Recita un detto olandese: Se la mia strada è pulita, tanto mi basta per essere contento. Un concetto individualista che non appartiene alla filosofia di Robin van Persie. In caso contrario, a quest'ora l'attaccante oranje non sarebbe più un giocatore dell'Arsenal, ma avrebbe ingrossato le fila dei talenti in fuga (Fabregas, Nasri, Clichy) dai Gunners e dal loro deus-ex-machina, Arsene Wenger. Il maestro alsaziano (oggi regolarmente in panchina per la sospensione della squalifica) li ha aiutati a "pulire la loro strada", adesso si arrangi pure con il resto del quartiere di casa Arsenal.
Fresco della fascia di capitano, Van Persie è una delle poche stelle rimaste alla corte di Wenger, tecnico mai come ora sottoposto a una pressione così intensa. Tifosi in ebollizione, accuse di braccino corto in sede di mercato, un clima di smobilitazione da fine impero acuito da un inizio deprimente in Premier League (un punto nelle prime due partite, zero gol segnati). Urge una scossa per il tecnico alsaziano, che punta tutto sul rientro di uno dei suoi "prodotti" migliori di sempre, ovvero Van Persie, assente per squalifica all'andata.

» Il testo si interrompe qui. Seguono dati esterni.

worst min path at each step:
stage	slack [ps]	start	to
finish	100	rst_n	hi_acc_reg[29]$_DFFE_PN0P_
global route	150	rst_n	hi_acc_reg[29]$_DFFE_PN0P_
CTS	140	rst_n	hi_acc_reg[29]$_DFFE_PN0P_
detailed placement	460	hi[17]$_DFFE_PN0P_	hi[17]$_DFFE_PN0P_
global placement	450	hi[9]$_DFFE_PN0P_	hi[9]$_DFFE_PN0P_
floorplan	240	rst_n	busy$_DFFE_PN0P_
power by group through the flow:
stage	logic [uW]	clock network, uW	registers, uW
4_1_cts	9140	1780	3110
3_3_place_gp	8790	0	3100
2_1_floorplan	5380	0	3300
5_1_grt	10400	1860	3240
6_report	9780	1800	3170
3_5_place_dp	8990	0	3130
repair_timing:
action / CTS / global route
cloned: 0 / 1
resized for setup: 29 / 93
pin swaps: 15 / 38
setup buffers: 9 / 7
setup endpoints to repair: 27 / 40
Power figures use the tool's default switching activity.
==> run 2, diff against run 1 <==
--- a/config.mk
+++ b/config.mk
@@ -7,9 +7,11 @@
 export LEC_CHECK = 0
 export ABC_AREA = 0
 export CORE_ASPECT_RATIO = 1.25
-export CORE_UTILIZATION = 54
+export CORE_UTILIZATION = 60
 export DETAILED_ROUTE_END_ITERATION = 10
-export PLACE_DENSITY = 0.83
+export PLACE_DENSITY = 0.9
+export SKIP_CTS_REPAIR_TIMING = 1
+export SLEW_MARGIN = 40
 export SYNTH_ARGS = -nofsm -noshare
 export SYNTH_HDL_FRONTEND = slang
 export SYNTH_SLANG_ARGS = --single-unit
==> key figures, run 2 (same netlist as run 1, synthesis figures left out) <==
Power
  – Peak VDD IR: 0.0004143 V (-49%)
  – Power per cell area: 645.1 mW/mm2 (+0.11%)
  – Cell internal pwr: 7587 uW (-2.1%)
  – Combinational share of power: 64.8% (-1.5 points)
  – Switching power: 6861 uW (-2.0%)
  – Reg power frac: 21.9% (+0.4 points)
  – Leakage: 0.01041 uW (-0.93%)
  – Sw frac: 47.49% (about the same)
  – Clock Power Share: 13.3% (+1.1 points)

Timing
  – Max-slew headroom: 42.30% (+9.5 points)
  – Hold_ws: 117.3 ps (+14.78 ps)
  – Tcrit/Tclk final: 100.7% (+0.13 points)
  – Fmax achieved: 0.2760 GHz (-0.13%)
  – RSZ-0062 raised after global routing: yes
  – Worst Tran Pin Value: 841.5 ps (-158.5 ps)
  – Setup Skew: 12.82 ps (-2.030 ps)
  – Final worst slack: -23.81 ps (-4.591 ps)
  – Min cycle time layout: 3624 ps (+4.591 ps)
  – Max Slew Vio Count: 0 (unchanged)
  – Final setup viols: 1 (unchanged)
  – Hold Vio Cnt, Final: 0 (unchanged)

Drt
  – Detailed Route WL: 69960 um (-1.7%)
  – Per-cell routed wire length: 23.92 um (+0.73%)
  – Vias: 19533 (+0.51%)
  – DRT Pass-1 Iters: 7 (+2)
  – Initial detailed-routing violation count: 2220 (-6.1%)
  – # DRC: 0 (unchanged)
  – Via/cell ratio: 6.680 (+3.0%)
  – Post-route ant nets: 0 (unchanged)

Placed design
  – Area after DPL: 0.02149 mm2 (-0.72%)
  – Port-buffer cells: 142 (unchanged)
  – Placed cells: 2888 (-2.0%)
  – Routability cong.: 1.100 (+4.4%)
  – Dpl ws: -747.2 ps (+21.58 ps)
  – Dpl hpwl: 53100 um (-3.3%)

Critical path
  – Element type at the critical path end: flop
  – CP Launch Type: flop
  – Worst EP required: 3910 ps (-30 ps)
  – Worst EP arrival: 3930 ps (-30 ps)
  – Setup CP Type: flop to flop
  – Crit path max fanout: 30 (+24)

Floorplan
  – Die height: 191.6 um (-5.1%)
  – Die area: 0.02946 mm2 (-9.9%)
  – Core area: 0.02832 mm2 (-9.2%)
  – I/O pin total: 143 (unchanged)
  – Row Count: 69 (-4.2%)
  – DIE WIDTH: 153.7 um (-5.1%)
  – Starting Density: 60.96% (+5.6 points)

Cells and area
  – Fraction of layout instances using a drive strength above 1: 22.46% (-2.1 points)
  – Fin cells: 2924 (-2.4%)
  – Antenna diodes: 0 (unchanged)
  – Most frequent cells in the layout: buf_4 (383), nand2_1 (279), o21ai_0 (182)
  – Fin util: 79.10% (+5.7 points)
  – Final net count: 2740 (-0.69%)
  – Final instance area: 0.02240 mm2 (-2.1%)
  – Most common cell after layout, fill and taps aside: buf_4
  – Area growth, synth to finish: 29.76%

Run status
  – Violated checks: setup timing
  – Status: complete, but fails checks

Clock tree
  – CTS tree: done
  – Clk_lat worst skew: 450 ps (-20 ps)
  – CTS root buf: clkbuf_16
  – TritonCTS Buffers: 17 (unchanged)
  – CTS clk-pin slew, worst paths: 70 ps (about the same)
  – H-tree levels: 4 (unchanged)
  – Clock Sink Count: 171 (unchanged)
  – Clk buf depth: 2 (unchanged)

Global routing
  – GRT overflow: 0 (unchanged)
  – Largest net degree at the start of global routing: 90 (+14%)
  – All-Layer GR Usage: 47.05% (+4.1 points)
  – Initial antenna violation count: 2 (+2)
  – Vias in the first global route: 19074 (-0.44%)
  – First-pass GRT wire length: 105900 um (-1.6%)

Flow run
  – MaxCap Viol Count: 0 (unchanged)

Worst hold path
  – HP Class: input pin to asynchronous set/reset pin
$ cat src/rtl/uart_rx_os16.sv
// Oversampling 8N1 UART receiver. The line is synchronized, sampled
// OVERSAMPLE times per bit and each bit is resolved by a 3-vote majority
// around mid-bit. Good bytes land in a valid/ready holding register;
// framing errors, breaks and overruns are reported as one-clock pulses.
module uart_rx_os16
  import uart_pkg::*;
#(
  parameter int CLK_FREQ   = 12000000,
  parameter int BAUD       = 9600,
  parameter int OVERSAMPLE = 16
) (
  input  logic       i_clk,
  input  logic       i_rst_n,
  input  logic       i_in,
  input  logic       i_ready,
  output logic [7:0] o_data,
  output logic       o_valid,
  output logic       o_frame_err,
  output logic       o_break,
  output logic       o_overrun,
  output logic       o_busy
);

  localparam int DIV = calc_div(CLK_FREQ, BAUD, OVERSAMPLE);

  // Residual rate error check: |CLK - DIV*rate| / (DIV*rate) must stay below 2%.
  localparam longint TICK_RATE = longint'(BAUD) * longint'(OVERSAMPLE);
  localparam longint ACTUAL    = longint'(DIV) * TICK_RATE;
  localparam longint RATE_ERR  = (longint'(CLK_FREQ) > ACTUAL) ?
                                 (longint'(CLK_FREQ) - ACTUAL) :
                                 (ACTUAL - longint'(CLK_FREQ));

  if (OVERSAMPLE < 8 || OVERSAMPLE > 16) begin : g_bad_os
    $error("uart_rx_os16: OVERSAMPLE must be within 8..16");
  end
  if (DIV < 1) begin : g_bad_div
    $error("uart_rx_os16: clock too slow for requested baud rate");
  end
  if (RATE_ERR * 50 >= ACTUAL) begin : g_bad_rate
    $error("uart_rx_os16: baud rate error of integer divider is 2%% or more");
  end

  // Vote positions around mid-bit and the last sample index of a bit.
  localparam int       MID      = OVERSAMPLE / 2;
  localparam logic [3:0] VOTE_A  = 4'(MID - 1);
  localparam logic [3:0] VOTE_B  = 4'(MID);
  localparam logic [3:0] RESOLVE = 4'(MID + 1);
  localparam logic [3:0] S_LAST  = 4'(OVERSAMPLE - 1);
  localparam logic [2:0] BIT_LAST = 3'(FRAME_DATA_BITS - 1);

  logic                       sync1_q, sync2_q;
  logic                       rx_s;
  logic                       tick;
  logic                       tick_clr;
  logic                       majority;

  rx_state_e                  state_q, state_d;
  logic [3:0]                 sample_q, sample_d;
  logic [2:0]                 bit_idx_q, bit_idx_d;
  logic [1:0]                 vote_q, vote_d;
  logic [FRAME_DATA_BITS-1:0] shift_q, shift_d;
  logic                       deliver_q, deliver_d;
  logic                       frame_err_q, frame_err_d;
  logic                       break_q, break_d;

  logic [7:0]                 rdata_q, rdata_d;
  logic                       valid_q, valid_d;
  logic                       overrun_q, overrun_d;

  // Two-flop synchronizer on the asynchronous serial line.
  always_ff @(posedge i_clk or negedge i_rst_n) begin
    if (!i_rst_n) begin
      sync1_q <= IDLE_LEVEL;
      sync2_q <= IDLE_LEVEL;
    end else begin
      sync1_q <= i_in;
      sync2_q <= sync1_q;
    end
  end

  assign rx_s = sync2_q;

  // Tick phase is held at zero in IDLE so sampling aligns to the start edge.
  assign tick_clr = (state_q == IDLE);

  uart_os_tick #(
    .DIV(DIV)
  ) u_tick (
    .clk_i (i_clk),
    .rst_ni(i_rst_n),
    .clr_i (tick_clr),
    .tick_o(tick)
  );

  // The third vote is the live sample taken on the resolve tick.
  assign majority = (vote_q[0] & vote_q[1]) | (vote_q[0] & rx_s) | (vote_q[1] & rx_s);

  // Receive FSM next state: sample counting, voting, shifting and frame checks.
  always_comb begin
    state_d     = state_q;
    sample_d    = sample_q;
    bit_idx_d   = bit_idx_q;
    vote_d      = vote_q;
    shift_d     = shift_q;
    deliver_d   = 1'b0;
    frame_err_d = 1'b0;
    break_d     = 1'b0;

    unique case (state_q)
      IDLE: begin
        sample_d  = '0;
        bit_idx_d = '0;
        if (rx_s == ~IDLE_LEVEL) begin
          state_d = START;
        end
      end

      START, DATA, STOP: begin
        if (tick) begin
          sample_d = (sample_q == S_LAST) ? 4'd0 : sample_q + 4'd1;
          if (sample_q == VOTE_A) begin
            vote_d[0] = rx_s;
          end
          if (sample_q == VOTE_B) begin
            vote_d[1] = rx_s;
          end
          if (sample_q == RESOLVE) begin
            if (state_q == START) begin
              if (majority) begin
                state_d = IDLE;
              end else begin
                state_d   = DATA;
                bit_idx_d = '0;
              end
            end else if (state_q == DATA) begin
              shift_d[bit_idx_q] = majority;
              if (bit_idx_q == BIT_LAST) begin
                state_d = STOP;
              end else begin
                bit_idx_d = bit_idx_q + 3'd1;
              end
            end else begin
              if (majority) begin
                deliver_d = 1'b1;
                state_d   = IDLE;
              end else if (shift_q != '0) begin
                frame_err_d = 1'b1;
                state_d     = IDLE;
              end else begin
                break_d  = 1'b1;
                state_d  = BRK_WAIT;
                sample_d = '0;
              end
            end
          end
        end
      end

      BRK_WAIT: begin
        if (tick) begin
          if (rx_s == IDLE_LEVEL) begin
            if (sample_q == S_LAST) begin
              state_d  = IDLE;
              sample_d = '0;
            end else begin
              sample_d = sample_q + 4'd1;
            end
          end else begin
            sample_d = '0;
          end
        end
      end

      default: begin
        state_d = IDLE;
      end
    endcase
  end

  // Receive FSM and datapath registers.
  always_ff @(posedge i_clk or negedge i_rst_n) begin
    if (!i_rst_n) begin
      state_q     <= IDLE;
      sample_q    <= '0;
      bit_idx_q   <= '0;
      vote_q      <= '0;
      shift_q     <= '0;
      deliver_q   <= 1'b0;
      frame_err_q <= 1'b0;
      break_q     <= 1'b0;
    end else begin
      state_q     <= state_d;
      sample_q    <= sample_d;
      bit_idx_q   <= bit_idx_d;
      vote_q      <= vote_d;
      shift_q     <= shift_d;
      deliver_q   <= deliver_d;
      frame_err_q <= frame_err_d;
      break_q     <= break_d;
    end
  end

  // Holding register: load on completion unless a full, unaccepted byte blocks it.
  always_comb begin
    rdata_d   = rdata_q;
    valid_d   = valid_q;
    overrun_d = 1'b0;
    if (deliver_q) begin
      if (valid_q && !i_ready) begin
        overrun_d = 1'b1;
      end else begin
        rdata_d = shift_q;
        valid_d = 1'b1;
      end
    end else if (valid_q && i_ready) begin
      valid_d = 1'b0;
    end
  end

  // Holding register and overrun pulse.
  always_ff @(posedge i_clk or negedge i_rst_n) begin
    if (!i_rst_n) begin
      rdata_q   <= '0;
      valid_q   <= 1'b0;
      overrun_q <= 1'b0;
    end else begin
      rdata_q   <= rdata_d;
      valid_q   <= valid_d;
      overrun_q <= overrun_d;
    end
  end

  assign o_data      = rdata_q;
  assign o_valid     = valid_q;
  assign o_frame_err = frame_err_q;
  assign o_break     = break_q;
  assign o_overrun   = overrun_q;
  assign o_busy      = (state_q != IDLE);

endmodule
File: src/rtl/cmul_seq.sv
// cmul_seq: operand sequencer for a shared external 16x16 unsigned multiplier.
// Takes one signed complex sample and one signed Q1.15 twiddle per
// transaction, pushes the four real partial products through the multiplier
// in sign-magnitude form (one per cycle), accumulates them, rounds half
// toward +inf, shifts right by SHIFT and returns the signed complex product.
//
// Build option: define CMUL_SAT_EN to saturate the shifted result to OUT_W
// bits; otherwise the result wraps (low OUT_W bits kept). Rounding is the
// same in both builds.
//
// Ports:
//   clk, rst_n          clock (rising edge), async active-low reset
//   in_valid/in_ready   operand handshake
//   a_re, a_im          signed sample
//   w_re, w_im          signed Q1.15 twiddle
//   mul_a, mul_b        registered magnitudes to the multiplier
//   mul_p               unsigned product from the multiplier (combinational)
//   out_valid/out_ready result handshake
//   out_re, out_im      signed OUT_W-bit result
//
// state | meaning
// IDLE  | waiting for operands, in_ready=1
// P0    | multiplier holds |a_re|*|w_re|
// P1    | multiplier holds |a_im|*|w_im|
// P2    | multiplier holds |a_re|*|w_im|
// P3    | multiplier holds |a_im|*|w_re|, result formed on exit
// DONE  | result presented, in_ready follows out_ready

module cmul_seq #(
   parameter int OUT_W = 16,
   parameter int SHIFT = 15
) (
   input  logic              clk,
   input  logic              rst_n,
   input  logic              in_valid,
   output logic              in_ready,
   input  logic [15:0]       a_re,
   input  logic [15:0]       a_im,
   input  logic [15:0]       w_re,
   input  logic [15:0]       w_im,
   output logic [15:0]       mul_a,
   output logic [15:0]       mul_b,
   input  logic [31:0]       mul_p,
   output logic              out_valid,
   input  logic              out_ready,
   output logic [OUT_W-1:0]  out_re,
   output logic [OUT_W-1:0]  out_im
);

   typedef enum logic [2:0] {
      IDLE = 3'd0,
      P0   = 3'd1,
      P1   = 3'd2,
      P2   = 3'd3,
      P3   = 3'd4,
      DONE = 3'd5
   } state_t;

   localparam logic signed [32:0] RND     = 33'sd1 <<< (SHIFT - 1);
   localparam logic signed [32:0] SAT_MAX = (33'sd1 <<< (OUT_W - 1)) - 33'sd1;
   localparam logic signed [32:0] SAT_MIN = -(33'sd1 <<< (OUT_W - 1));

   state_t                   state_q, state_d;
   logic [15:0]              a_re_q, a_re_d;
   logic [15:0]              a_im_q, a_im_d;
   logic [15:0]              w_re_q, w_re_d;
   logic [15:0]              w_im_q, w_im_d;
   logic [15:0]              mul_a_q, mul_a_d;
   logic [15:0]              mul_b_q, mul_b_d;
   logic                     neg_q, neg_d;
   logic signed [32:0]       acc_re_q, acc_re_d;
   logic signed [32:0]       acc_im_q, acc_im_d;
   logic                     out_valid_q, out_valid_d;
   logic [OUT_W-1:0]         out_re_q, out_re_d;
   logic [OUT_W-1:0]         out_im_q, out_im_d;
   logic signed [32:0]       prod;
   logic signed [32:0]       acc_im_fin;

   // |-32768| = 32768 still fits the unsigned 16-bit operand.
   function automatic logic [15:0] mag16(input logic [15:0] x);
      mag16 = x[15] ? (~x + 16'd1) : x;
   endfunction

   function automatic logic [OUT_W-1:0] reduce(input logic signed [32:0] acc);
      logic signed [32:0] r;
      r = (acc + RND) >>> SHIFT;
`ifdef CMUL_SAT_EN
      if (r > SAT_MAX) begin
         r = SAT_MAX;
      end else if (r < SAT_MIN) begin
         r = SAT_MIN;
      end
`endif
      reduce = r[OUT_W-1:0];
   endfunction

   assign in_ready = (state_q == IDLE) || ((state_q == DONE) && out_ready);

   // neg_q was registered together with the magnitudes now on mul_a/mul_b.
   assign prod       = neg_q ? (33'sd0 - $signed({1'b0, mul_p})) : $signed({1'b0, mul_p});
   assign acc_im_fin = acc_im_q + prod;

   always_comb begin
      state_d     = state_q;
      a_re_d      = a_re_q;
      a_im_d      = a_im_q;
      w_re_d      = w_re_q;
      w_im_d      = w_im_q;
      mul_a_d     = 16'd0;
      mul_b_d     = 16'd0;
      neg_d       = 1'b0;
      acc_re_d    = acc_re_q;
      acc_im_d    = acc_im_q;
      out_valid_d = out_valid_q;
      out_re_d    = out_re_q;
      out_im_d    = out_im_q;

      case (state_q)
         IDLE: begin
            if (in_valid) begin
               a_re_d  = a_re;
               a_im_d  = a_im;
               w_re_d  = w_re;
               w_im_d  = w_im;
               mul_a_d = mag16(a_re);
               mul_b_d = mag16(w_re);
               neg_d   = a_re[15] ^ w_re[15];
               state_d = P0;
            end
         end
         P0: begin
            acc_re_d = prod;
            mul_a_d  = mag16(a_im_q);
            mul_b_d  = mag16(w_im_q);
            neg_d    = a_im_q[15] ^ w_im_q[15];
            state_d  = P1;
         end
         P1: begin
            acc_re_d = acc_re_q - prod;
            mul_a_d  = mag16(a_re_q);
            mul_b_d  = mag16(w_im_q);
            neg_d    = a_re_q[15] ^ w_im_q[15];
            state_d  = P2;
         end
         P2: begin
            acc_im_d = prod;
            mul_a_d  = mag16(a_im_q);
            mul_b_d  = mag16(w_re_q);
            neg_d    = a_im_q[15] ^ w_re_q[15];
            state_d  = P3;
         end
         P3: begin
            acc_im_d    = acc_im_fin;
            out_re_d    = reduce(acc_re_q);
            out_im_d    = reduce(acc_im_fin);
            out_valid_d = 1'b1;
            state_d     = DONE;
         end
         DONE: begin
            if (out_ready) begin
               out_valid_d = 1'b0;
               if (in_valid) begin
                  a_re_d  = a_re;
                  a_im_d  = a_im;
                  w_re_d  = w_re;
                  w_im_d  = w_im;
                  mul_a_d = mag16(a_re);
                  mul_b_d = mag16(w_re);
                  neg_d   = a_re[15] ^ w_re[15];
                  state_d = P0;
               end else begin
                  state_d = IDLE;
               end
            end
         end
         default: begin
            state_d     = IDLE;
            out_valid_d = 1'b0;
         end
      endcase
   end

   always_ff @(posedge clk or negedge rst_n) begin
      if (!rst_n) begin
         state_q     <= IDLE;
         a_re_q      <= '0;
         a_im_q      <= '0;
         w_re_q      <= '0;
         w_im_q      <= '0;
         mul_a_q     <= '0;
         mul_b_q     <= '0;
         neg_q       <= 1'b0;
         acc_re_q    <= '0;
         acc_im_q    <= '0;
         out_valid_q <= 1'b0;
         out_re_q    <= '0;
         out_im_q    <= '0;
      end else begin
         state_q     <= state_d;
         a_re_q      <= a_re_d;
         a_im_q      <= a_im_d;
         w_re_q      <= w_re_d;
         w_im_q      <= w_im_d;
         mul_a_q     <= mul_a_d;
         mul_b_q     <= mul_b_d;
         neg_q       <= neg_d;
         acc_re_q    <= acc_re_d;
         acc_im_q    <= acc_im_d;
         out_valid_q <= out_valid_d;
         out_re_q    <= out_re_d;
         out_im_q    <= out_im_d;
      end
   end

   assign mul_a     = mul_a_q;
   assign mul_b     = mul_b_q;
   assign out_valid = out_valid_q;
   assign out_re    = out_re_q;
   assign out_im    = out_im_q;

endmodule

L'olandese è un giocatore 100% made in Wenger. Figlio di artisti divorziati, nato e cresciuto in un quartiere popolare di Rotterdam, prima di sbarcare a Londra Van Persie era il classico talento alla Balotelli tutto genio e sregolatezza. Auto sfasciate, litigi con gli allenatori (l'attuale ct dell'Olanda Van Marwijk lo cacciò dal Feyenoord alla vigilia di un preliminare di Champions), persino qualche giorno in galera per un accusa poi rivelatasi infondata. L'incontro con Wenger gli cambia la carriera. «Mi disse che per arrivare al top - ricorda Van Persie -, avrei dovuto cambiare qualcosa nel mio atteggiamento. Gli domandai: che cosa? Devi capirlo da solo, fu la risposta».
Anni di apprendistato alla corte di maestri quali Henry e Bergkamp hanno trasformato Van Persie da bizzosa mezzapunta esterna dal mancino fatato in attaccante completo.